Hester Bijl, Rector Magnificus of Leiden University: ‘The Lorentz Center not only helps researchers to dig deeper, but also to look across the boundaries of their own discipline and to acquire new insights in doing so. I am really pleased that we can now structurally facilitate this together with NWO. We can enable and encourage that interdisciplinary collaboration even more now that all of the faculties are supporting the center. This collaboration also includes future plans to organise workshops of less than five days, which will nevertheless retain the essential ingredients of active involvement and interaction.’

 

Marcel Levi, President NWO: ‘NWO supports the Lorentz Center due to the connection it creates between researchers within all disciplines. The Lorentz Center is a unique place where international researchers can organise workshops within and between all disciplines in the natural, social and medical sciences as well as the humanities.’

 

The network grows with each workshop
A typically Dutch aspect of the center, according to Doelman, is its relatively low costs. ‘We have an outstanding reputation among researchers and our network grows with each workshop. Researchers like to come here even if that means that they have to pay for their travel and accommodation costs themselves.’ However, the Lorentz Center tries to help guests who have less financial leeway.

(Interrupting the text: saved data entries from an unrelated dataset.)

<file path="config.mk">
export PLATFORM = sky130hd
export DESIGN_NAME = cycle_sequencer
export DESIGN_NICKNAME = d
export VERILOG_FILES = /design/src/common/seq_pkg.sv /design/src/common/step_if.sv /design/src/hdl/cycle_sequencer.sv /design/src/hdl/step_rom.sv
export SDC_FILE = /design/constraint.sdc
export NUM_CORES = 1
export LEC_CHECK = 0
export BUFFER_PORTS_ARGS = -buffer_cell sky130_fd_sc_hd__buf_2
export CORE_MARGIN = 4
export CORE_UTILIZATION = 64
export CTS_CLUSTER_DIAMETER = 50
export DETAILED_ROUTE_END_ITERATION = 7
export MAX_ROUTING_LAYER = met4
export PLACE_DENSITY = 0.85
export SYNTH_ARGS = -nofsm -noshare
export SYNTH_HDL_FRONTEND = slang
export SYNTH_SLANG_ARGS = --single-unit
</file>
<file path="constraint.sdc">
create_clock -name clk_sys -period 8.4 [get_ports clk_sys]
set_input_delay 1.68 -clock clk_sys [delete_from_list [all_inputs] [get_ports clk_sys]]
set_output_delay 1.68 -clock clk_sys [all_outputs]
set_load 0.1 [all_outputs]
</file>
<file path="src/common/seq_pkg.sv">
// constants and types for the instruction cycle sequencer
package seq_pkg;

  typedef enum logic [2:0] {CYC_NONE, CYC_READ, CYC_WRITE, CYC_ALU, CYC_SERIAL_IO, CYC_SRC_ACQ} cyc_t;

  typedef enum logic [3:0] {
    PROG_UNSIGNED_MULTIPLY, PROG_SIGNED_MULTIPLY, PROG_NEGATE_OP, PROG_XOR, PROG_SET_ALL_ONES,
    PROG_SHIFT_REG_COUNT, PROG_SHIFT_IMM, PROG_SERIAL_FIELD_STORE, PROG_EXTENDED_OPERATION, PROG_HW_RESET
  } prog_t;

  typedef enum logic {ST_IDLE, ST_RUN} state_t;

  // step codes, one nibble each, step 0 in the low nibble of a program word
  localparam logic [3:0] STEP_END    = 4'h0;
  localparam logic [3:0] STEP_READ   = 4'h1;
  localparam logic [3:0] STEP_WRITE  = 4'h2;
  localparam logic [3:0] STEP_ALU    = 4'h3;
  localparam logic [3:0] STEP_SRC    = 4'h4;
  localparam logic [3:0] STEP_ALU16  = 4'h5;
  localparam logic [3:0] STEP_ALU15  = 4'h6;
  localparam logic [3:0] STEP_SHIFT  = 4'h7;
  localparam logic [3:0] STEP_SERIAL = 4'h8;

  localparam int         PROG_COUNT  = 10;
  localparam logic [4:0] LAST_SLOT   = 5'h0F;

  localparam logic [63:0] PROG_TABLE [PROG_COUNT] = '{
    64'h0000_2332_5331_1431,  // unsigned multiply
    64'h0233_3236_3133_1431,  // signed multiply
    64'h0000_0000_0233_1431,  // negate
    64'h0000_0000_0231_1431,  // exclusive-or
    64'h0000_0000_0002_3431,  // set all ones
    64'h0000_0327_3313_3131,  // shift, count from register zero
    64'h0000_0000_0327_3131,  // shift, immediate count
    64'h0023_3338_3133_1431,  // serial field store
    64'h0312_3232_3231_3431,  // extended operation
    64'h0000_0312_3232_3133   // hardware reset
  };

  localparam logic [4:0] REP_ONE       = 5'h01;
  localparam logic [4:0] REP_FULL      = 5'h10;
  localparam logic [4:0] REP_SIGNED    = 5'h0F;
  localparam logic [4:0] REP_HALF      = 5'h08;
  localparam logic [3:0] SERIAL_SHORT  = 4'h8;
  localparam logic [3:0] COUNT_ZERO    = 4'h0;
  localparam int         COUNT_MSB     = 15;
  localparam int         COUNT_LSB     = 12;
  localparam logic [5:0] TALLY_START   = 6'h01;

endpackage

</file>
<file path="src/common/step_if.sv">
// lookup link between the sequencer and its program store
`timescale 1ns/1ps
interface step_if;
  import seq_pkg::*;
  prog_t      prog;
  logic [3:0] base;
  logic [3:0] code0;
  logic [3:0] code1;
  logic [3:0] code2;
  modport seqr (output prog, base, input code0, code1, code2);
  modport store (input prog, base, output code0, code1, code2);
endinterface

</file>
<file path="src/hdl/cycle_sequencer.sv">
// machine-cycle sequencer: issues typed cycles for each instruction program
`timescale 1ns/1ps
module cycle_sequencer
  import seq_pkg::*;
#(
  parameter int ACQ_W = 4
)(
  input  wire logic             clk_sys,
  input  wire logic             rst_b,
  input  wire logic             start,
  input  wire prog_t            start_prog,
  input  wire logic [3:0]       imm_count,
  input  wire logic [15:0]      workspace_reg_zero,
  input  wire logic [3:0]       serial_bit_count,
  input  wire logic [ACQ_W-1:0] source_fetch_cycles,
  output cyc_t                  cyc_type,
  output logic                  busy,
  output logic                  seq_done
);

  generate
    if (ACQ_W < 1 || ACQ_W > 4) begin : g_bad_width
      $error("ACQ_W must lie between 1 and 4");
    end
  endgenerate

  step_if sl ();

  step_rom u_rom (
    .sl (sl)
  );

  state_t     state;
  prog_t      prog;
  logic [3:0] idx;
  logic [4:0] remain;
  logic [4:0] ns_reg;
  logic [3:0] cnt_reg;
  logic [4:0] nser_reg;
  logic [5:0] tally;

  state_t     next_state;
  prog_t      next_prog;
  logic [3:0] next_idx;
  logic [4:0] next_remain;
  logic [4:0] next_ns;
  logic [3:0] next_cnt;
  logic [4:0] next_nser;
  logic [5:0] next_tally;
  cyc_t       next_cyc;
  logic       next_busy;
  logic       next_done;

  logic       adv;
  logic [3:0] adv_idx;
  logic [3:0] adv_code;
  prog_t      pick;

  function automatic cyc_t kind_of(input logic [3:0] code);
    unique case (code)
      STEP_READ:   kind_of = CYC_READ;
      STEP_WRITE:  kind_of = CYC_WRITE;
      STEP_SERIAL: kind_of = CYC_SERIAL_IO;
      STEP_SRC:    kind_of = CYC_SRC_ACQ;
      STEP_END:    kind_of = CYC_NONE;
      default:     kind_of = CYC_ALU;
    endcase
  endfunction

  // shift count: a nonzero immediate wins, else register zero is read live as the loop begins
  function automatic logic [4:0] shift_reps(input logic [3:0] imm, input logic [3:0] reg_field);
    if (imm != COUNT_ZERO) begin
      shift_reps = {1'b0, imm};
    end else if (reg_field == COUNT_ZERO) begin
      shift_reps = REP_FULL;
    end else begin
      shift_reps = {1'b0, reg_field};
    end
  endfunction

  function automatic logic [4:0] reps_of(input logic [3:0] code, input logic [4:0] ns,
                                         input logic [3:0] imm, input logic [4:0] nser);
    unique case (code)
      STEP_SRC:    reps_of = ns;
      STEP_ALU16:  reps_of = REP_FULL;
      STEP_ALU15:  reps_of = REP_SIGNED;
      STEP_SHIFT:  reps_of = shift_reps(imm, workspace_reg_zero[COUNT_MSB:COUNT_LSB]);
      STEP_SERIAL: reps_of = nser;
      default:     reps_of = REP_ONE;
    endcase
  endfunction

  // a shift asked with a zero immediate takes the longer program that fetches register zero
  assign pick = (start_prog == PROG_SHIFT_IMM && imm_count == COUNT_ZERO) ? PROG_SHIFT_REG_COUNT : start_prog;

  // while idle the store looks at the program about to start, so step 0 is ready on the start edge
  assign sl.prog = (state == ST_IDLE) ? pick : prog;
  assign sl.base = (state == ST_IDLE) ? 4'h0 : idx;

  always_comb begin
    next_state  = state;
    next_prog   = prog;
    next_idx    = idx;
    next_remain = remain;
    next_ns     = ns_reg;
    next_cnt    = cnt_reg;
    next_nser   = nser_reg;
    next_cyc    = cyc_type;
    next_busy   = busy;
    next_done   = 1'b0;
    next_tally  = busy ? tally + 6'h01 : tally;
    adv         = 1'b0;
    adv_idx     = idx;
    adv_code    = STEP_END;
    unique case (state)
      ST_IDLE: begin
        if (start) begin
          next_state = ST_RUN;
          next_prog  = pick;
          next_ns    = 5'(source_fetch_cycles);
          next_cnt   = imm_count;
          next_nser  = (serial_bit_count == COUNT_ZERO || serial_bit_count > SERIAL_SHORT) ? REP_FULL : REP_HALF;
          next_tally = TALLY_START;
          adv        = 1'b1;
          adv_idx    = 4'h0;
          adv_code   = sl.code0;
        end
      end
      ST_RUN: begin
        if (remain > REP_ONE) begin
          next_remain = remain - REP_ONE;
        end else if (sl.code1 == STEP_END) begin
          // last cycle of the program has been issued
          next_state = ST_IDLE;
          next_cyc   = CYC_NONE;
          next_busy  = 1'b0;
          next_done  = 1'b1;
        end else if (sl.code1 == STEP_SRC && ns_reg == 5'h00) begin
          // no acquisition cycles: skip the slot without losing a clock
          adv      = 1'b1;
          adv_idx  = idx + 4'h2;
          adv_code = sl.code2;
        end else begin
          adv      = 1'b1;
          adv_idx  = idx + 4'h1;
          adv_code = sl.code1;
        end
      end
    endcase
    if (adv) begin
      next_idx    = adv_idx;
      next_remain = reps_of(adv_code, next_ns, next_cnt, next_nser);
      next_cyc    = kind_of(adv_code);
      next_busy   = 1'b1;
    end
  end

  // leaving reset the hardware reset program is already on its first cycle
  always_ff @(posedge clk_sys or negedge rst_b) begin
    if (!rst_b) begin
      state    <= ST_RUN;
      prog     <= PROG_HW_RESET;
      idx      <= 4'h0;
      remain   <= REP_ONE;
      ns_reg   <= 5'h00;
      cnt_reg  <= COUNT_ZERO;
      nser_reg <= REP_FULL;
      tally    <= TALLY_START;
      cyc_type <= CYC_ALU;
      busy     <= 1'b1;
      seq_done <= 1'b0;
    end else begin
      state    <= next_state;
      prog     <= next_prog;
      idx      <= next_idx;
      remain   <= next_remain;
      ns_reg   <= next_ns;
      cnt_reg  <= next_cnt;
      nser_reg <= next_nser;
      tally    <= next_tally;
      cyc_type <= next_cyc;
      busy     <= next_busy;
      seq_done <= next_done;
    end
  end

  // tally numbers the current cycle from 1; at seq_done it is the program length plus one

  AST_UMPY_ITER: assert property (@(posedge clk_sys) disable iff (!rst_b)
    busy && prog == PROG_UNSIGNED_MULTIPLY && tally == 6'(ns_reg) + 6'd7 |-> (cyc_type == CYC_ALU) [*8])
    else $error("unsigned multiply iterations not ALU");

  AST_UMPY_END: assert property (@(posedge clk_sys) disable iff (!rst_b)
    seq_done && prog == PROG_UNSIGNED_MULTIPLY |-> tally == 6'(ns_reg) + 6'd27 && $past(cyc_type) == CYC_WRITE)
    else $error("unsigned multiply length or last cycle wrong");

  AST_SMPY_END: assert property (@(posedge clk_sys) disable iff (!rst_b)
    seq_done && prog == PROG_SIGNED_MULTIPLY |-> tally == 6'(ns_reg) + 6'd29 && $past(cyc_type) == CYC_WRITE)
    else $error("signed multiply length wrong");

  AST_NEG_END: assert property (@(posedge clk_sys) disable iff (!rst_b)
    seq_done && prog == PROG_NEGATE_OP |-> tally == 6'(ns_reg) + 6'd7 && $past(cyc_type, 2) == CYC_ALU)
    else $error("negate length wrong");

  AST_XOR_READS: assert property (@(posedge clk_sys) disable iff (!rst_b)
    busy && prog == PROG_XOR && tally == 6'(ns_reg) + 6'd3 |-> cyc_type == CYC_READ ##1 cyc_type == CYC_READ
      ##1 cyc_type == CYC_ALU ##1 cyc_type == CYC_WRITE ##1 seq_done)
    else $error("exclusive-or order wrong");

  AST_RESET_LEN: assert property (@(posedge clk_sys) disable iff (!rst_b)
    seq_done && prog == PROG_HW_RESET |-> tally == 6'd12 && $past(cyc_type, 2) == CYC_READ)
    else $error("reset sequence length wrong");

  AST_SET_ALL_ONES_END: assert property (@(posedge clk_sys) disable iff (!rst_b)
    seq_done && prog == PROG_SET_ALL_ONES |-> tally == 6'(ns_reg) + 6'd5)
    else $error("set all ones length wrong");

  AST_SHIFT_IMM_END: assert property (@(posedge clk_sys) disable iff (!rst_b)
    seq_done && prog == PROG_SHIFT_IMM |-> tally == 6'(cnt_reg) + 6'd7 && $past(cyc_type, 2) == CYC_WRITE)
    else $error("immediate shift length wrong");

  AST_SHIFT_REG_TAIL: assert property (@(posedge clk_sys) disable iff (!rst_b)
    seq_done && prog == PROG_SHIFT_REG_COUNT |-> $past(cyc_type, 2) == CYC_WRITE && $past(cyc_type) == CYC_ALU
      && tally > 6'd11 && tally < 6'd28)
    else $error("register-count shift tail wrong");

  AST_STORE_END: assert property (@(posedge clk_sys) disable iff (!rst_b)
    seq_done && prog == PROG_SERIAL_FIELD_STORE |-> tally == 6'(ns_reg) + 6'(nser_reg) + 6'd13)
    else $error("serial field store length wrong");

  AST_XOP_END: assert property (@(posedge clk_sys) disable iff (!rst_b)
    seq_done && prog == PROG_EXTENDED_OPERATION |-> tally == 6'(ns_reg) + 6'd15)
    else $error("extended operation length wrong");

  AST_SRC_SLOT: assert property (@(posedge clk_sys) disable iff (!rst_b)
    busy && tally == 6'd3 && ns_reg != 5'h00 && prog inside {PROG_UNSIGNED_MULTIPLY, PROG_NEGATE_OP, PROG_XOR}
      |-> cyc_type == CYC_SRC_ACQ)
    else $error("acquisition cycles not inserted");

  AST_TAGGED: assert property (@(posedge clk_sys) disable iff (!rst_b)
    busy == (cyc_type != CYC_NONE))
    else $error("cycle tag and busy disagree");

endmodule

</file>
<file path="src/hdl/step_rom.sv">
// program store: step codes at base, base+1 and base+2
`timescale 1ns/1ps
module step_rom
  import seq_pkg::*;
(
  step_if.store sl
);

  function automatic logic [3:0] code_at(input prog_t p, input logic [4:0] i);
    logic [63:0] w;
    w = PROG_TABLE[p];
    code_at = (i > LAST_SLOT) ? STEP_END : w[{i[3:0], 2'b00} +: 4];
  endfunction

  assign sl.code0 = code_at(sl.prog, {1'b0, sl.base});
  assign sl.code1 = code_at(sl.prog, {1'b0, sl.base} + 5'h01);
  assign sl.code2 = code_at(sl.prog, {1'b0, sl.base} + 5'h02);

endmodule

</file>
[Yosys cells after proc, flatten, opt, wreduce, memory -nomap -nowiden]
Memory sizes are Yosys's and may differ from the RTL's.
Cells that the tools add are included.
Cells by class
  $add $sub $neg: 5
  magnitude comparators: 5
  equality and inequality tests: 13
  shift-type cells: 3
  muxes and demuxes: 48
  bitwise gates (word level): 2
  reductions and logical operators: 17
Operator list (number)
  64-bit by 7-bit indexed part select with 4-bit output: 3
  64-bit 2-to-1 mux: 2
  4-bit 2-to-1 mux: 15
  5-bit 2-to-1 mux: 10
  5-bit case mux with 5 select lines: 1
  4-bit by 3-bit equality test with 1-bit output, second input constant: 6
  4-bit logical NOT: 5
  4-bit case mux with 2 select lines: 2
  3-bit case mux with 5 select lines: 1
  3-bit 2-to-1 mux: 4
  1-bit 2-to-1 mux: 11
  5-bit by 4-bit > comparator with 1-bit output, second input constant: 2
  2-bit != test, second input constant: 4
  2-bit nonzero test: 3
  4-bit by 1-bit adder with 5-bit output, second input constant: 1
  4-bit by 2-bit adder with 5-bit output, second input constant: 1
  5-bit greater-or-equal comparator, second input constant: 1
  5-bit by 1-bit > comparator with 1-bit output, second input constant: 1
  5-bit logical NOT: 1
  4-bit inverter with 5-bit output: 1
  5-bit by 1-bit subtractor with 5-bit output, second input constant: 1
  4-bit by 1-bit adder with 4-bit output, second input constant: 1
  4-bit by 2-bit adder with 4-bit output, second input constant: 1
  4-bit by 1-bit equality test with 1-bit output, second input constant: 1
  other kinds (11): 14
Word-level totals
  bits in registers: 33
  memory bits (read-only): 1024
  input bits: 35
  output and inout port bits: 5
  logic and storage cells: 104
  memories kept: 1
Memory list
  (name not given): words 16, bits a word 64, read ports 1, clocked after Yosys merged registers in 0, wr ports 0, RTL line step_rom.sv:11  | w = PROG_TABLE[p];

[Longest topological paths before layout]
  word-level depth: 19
  mapped depth: 18
  gate-level depth less buffers: 15

[By module]
A second synthesis with hierarchy kept.
Second synthesis, totals
  cells, all modules: 442
  area, all modules: 3624.7 sq um
Modules (own cells, without submodules)
  cycle_sequencer: instances 1, cells an instance 211, area each 1953.1 sq um, sequential area each 835.8 sq um
  step_rom: instances 1, cells an instance 231, area each 1671.6 sq um, sequential area each 0.0 sq um

[Worst setup path before layout]
Ideal clock, no wire load.
  path kind: input to register
  start point: input port imm_count[0]
  end point: register remain[4]
  setup time: 0.069 ns
  data arrival time: 4.520 ns
  data required time: 8.331 ns
  path slack: 3.811 ns
  stages on the path: 13
  path buffers: 1
  cell sequence: or4_4 -> o21a_4 -> clkinv_4 -> ha_1 -> clkbuf_1 -> a21oi_1 -> a211o_1 -> o21ai_0 -> a221oi_1 -> a2111oi_2 -> a21oi_2 -> or4_1 -> nand3_1
Between the ends
  word-level cells in the longest chain between the ends: 19
  elaborated cells on any way between the ends: 38
  those cells by class: eq/ne: 6; shift: 3; mux: 19; bitwise: 1; reduce/logical: 8; memory: 1
RTL lines
  from (decl): RTL line cycle_sequencer.sv:12  | input wire logic [3:0] imm_count,
  4-bit logical NOT: RTL line cycle_sequencer.sv:94  | assign pick = (start_prog == PROG_SHIFT_IMM && imm_count == COUNT_ZERO) ? PROG_SHIFT_REG_COUNT : start_prog;
  1-bit logical AND: RTL line cycle_sequencer.sv:94
  4-bit 2-to-1 mux: RTL line cycle_sequencer.sv:94
  4-bit 2-to-1 mux: RTL line cycle_sequencer.sv:97  | assign sl.prog = (state == ST_IDLE) ? pick : prog;
  4-bit inverter with 5-bit output (implied by the code): RTL line step_rom.sv:11
  memory 16 x 64 bit
  64-bit 2-to-1 mux (implied by the code) (2 in a row): RTL line step_rom.sv:11
  64-bit by 7-bit indexed part select with 4-bit output: RTL line step_rom.sv:12  | code_at = (i > LAST_SLOT) ? STEP_END : w[{i[3:0], 2'b00} +: 4];
  [2 not listed]
  1-bit logical AND: RTL line cycle_sequencer.sv:138  | end else if (sl.code1 == STEP_SRC && ns_reg == 5'h00) begin
  4-bit 2-to-1 mux: RTL line cycle_sequencer.sv:138
  4-bit 2-to-1 mux: RTL line cycle_sequencer.sv:132  | end else if (sl.code1 == STEP_END) begin
  4-bit 2-to-1 mux: RTL line cycle_sequencer.sv:130  | if (remain > REP_ONE) begin
  4-bit case mux with 2 select lines: RTL line cycle_sequencer.sv:115  | unique case (state)
  4-bit equality test / 4-bit by 3-bit equality test with 1-bit output (equally long branches): RTL line cycle_sequencer.sv:83  | unique case (code)
  5-bit case mux with 5 select lines: RTL line cycle_sequencer.sv:83
  5-bit 2-to-1 mux: RTL line cycle_sequencer.sv:150  | if (adv) begin
  to (signal assigned): RTL line cycle_sequencer.sv:176  | remain <= next_remain;
  to (decl): RTL line cycle_sequencer.sv:36  | logic [4:0] remain;
Several ways; a longest one is shown, not always the timed one. The select of a mux whose other input is x is not followed.
A chain may end at the register's enable or synchronous reset.

[Worst setup path after layout]
  start point: register state
  end point: register remain[4]
Between the ends
  word-level cells in the longest chain between the ends: 16
  elaborated cells on any way between the ends: 42
  those cells by class: add/sub: 2; order compare: 2; eq/ne: 6; shift: 3; mux: 20; bitwise: 2; reduce/logical: 6; memory: 1
RTL lines
  from (decl): RTL line cycle_sequencer.sv:33  | state_t state;
  from (signal assigned): RTL line cycle_sequencer.sv:173  | state <= next_state;
  4-bit 2-to-1 mux: RTL line cycle_sequencer.sv:97
  4-bit inverter with 5-bit output (implied by the code): RTL line step_rom.sv:11
  memory 16 x 64 bit
  64-bit 2-to-1 mux (implied by the code) (2 in a row): RTL line step_rom.sv:11
  64-bit by 7-bit indexed part select with 4-bit output: RTL line step_rom.sv:12
  4-bit 2-to-1 mux: RTL line step_rom.sv:12
  4-bit by 3-bit equality test with 1-bit output: RTL line cycle_sequencer.sv:138
  1-bit logical AND: RTL line cycle_sequencer.sv:138
  4-bit 2-to-1 mux: RTL line cycle_sequencer.sv:138
  4-bit 2-to-1 mux: RTL line cycle_sequencer.sv:132
  4-bit 2-to-1 mux: RTL line cycle_sequencer.sv:130
  4-bit case mux with 2 select lines: RTL line cycle_sequencer.sv:115
  4-bit equality test / 4-bit by 3-bit equality test with 1-bit output (equally long branches): RTL line cycle_sequencer.sv:83
  5-bit case mux with 5 select lines: RTL line cycle_sequencer.sv:83
  5-bit 2-to-1 mux: RTL line cycle_sequencer.sv:150
Several ways; a longest one is shown, not always the timed one. The select of a mux whose other input is x is not followed.

==> results.ini <==
[layout]
drive_gt1_share_pct=17.6
fillers=457
fin_cells=519
antennaDiodeCount=0
layout.nets=499
layout-area-overhead-vs-synth_pct=5.26
fin_util_pct=69.7
multi_input_area_um2=2330
regArea_um2=836
design_area_um2=3580

[sta]
rsz0062_at_grt=no
fin_crit_sh_pct=63.1
max_clock_freq_ghz=0.189
tns_ns=0
worst_slew_pin_slew_ns=0.794
finClkSkew_ns=0.00374
slew_headroom_pct=45.5
finalHoldViolations=0
final_max_slew_viol_count=0
final.min_clock_period_ns=5.30
setup_violations=0

[global_routing]
grt_pass1_wl_mm=17.5
grt_max_degree=39
track_usage_pct=35.3
grt_pass1_vias=3415
antenna_found_initial=0
gr-total-overflow=0

[place]
io_buffers=27
placed_area_um2=3500
dp_hpwl_mm=7.54
place_inst=511
gp_congestion=0.996

[job]
maxCapViolCount=0

[drt]
antenna_left=0
wl_met1_mm=4.51
wl_mm=10.5
drc=0
avgViaCountPerCell=7.04
drt-wirelength-per-cell_um=20.2
drt-initial-drc-count=536
first_pass_iters=5
routed.top_layer=met4
met3_length_mm=1.26
wl_met2_mm=4.51
vias=3653

[status]
status=finished, final reports clean

[floorplanning]
die_w_um=80.9
die_h_um=80.9
start_util_pct=66.2
core_um2=5140
die_area_um2=6550
row_count=26
io-pin-count=40

[clocking]
cts.sinks=33
cts_setup_buffers=0
cts-resized-gates=0
cts_tree=built
root_buffer=clkbuf_8
path_clk_slew_ns=0.07
cts_max_level=2
clk_path_buf_depth=2
clk-insertion-delay-late_ns=0.28
cts_buffers=5
cts_hold_buffers=0

[critical_path]
crit_path_cell_trace=nand2_1 -> inv_1 -> ha_1 -> nand3b_1 -> a211oi_1 -> a221oi_1 -> a2bb2oi_1 -> and2_1 -> nand3_2 -> o22ai_2 -> inv_2 -> a22oi_1 -> nand3_1
worst_setup_path_end_kind=register
critPathBufInv=2
crit_type=reg2reg
slowest_stage=dfstp_2
path_delay_family=compound AO/OA/AOI/OAI gates
cp.arrival_ns=5.45
ff2ff_path_depth=13
cpPeakStageDelay_ns=1.06
required_ns=8.55
cp.depth=13
crit_path_max_fanout=38
startpoint_type=register

[logic_synthesis]
syn_nets=489
yosysTopAreaCellShare_pct=18.4
synth-async-reset-ratio_pct=100
yosysTopAreaCell=dfrtp_1
ys_top_cells_by_area=dfrtp_1 18%, nand2_1 7.6%, dfstp_2 6.2%
synth_edf_count=0
synthesis.area_um2=3400
synth.distinct_cells=85
ys_ff_latch=33
ys_seq_area_share_pct=24.6
synth_cells=438
yosysWarningCount=0
syn_avg_cell_area_um2=7.77
synthFlopType=dfrtp_1

[min_path]
holdPathStages=2
min_path_type=reg2reg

And there is also a special budget for researchers who, for example, have just had a baby and who could not come to Leiden without that extra support.

 

Also for the public, companies and policymakers
All of the researchers who visit Leiden for a Lorentz workshop are often engaged in research that is also of interest to a wider public. Tudos: ‘We work together, for example, with the Rijksmuseum Boerhaave, which organizes public lectures by some of our visitors.’ And researchers increasingly also involve companies or policymakers in their workshops. Thus, knowledge is not just shared among researchers, but gets disseminated and implemented in society, a process that is initiated at the Lorentz Center.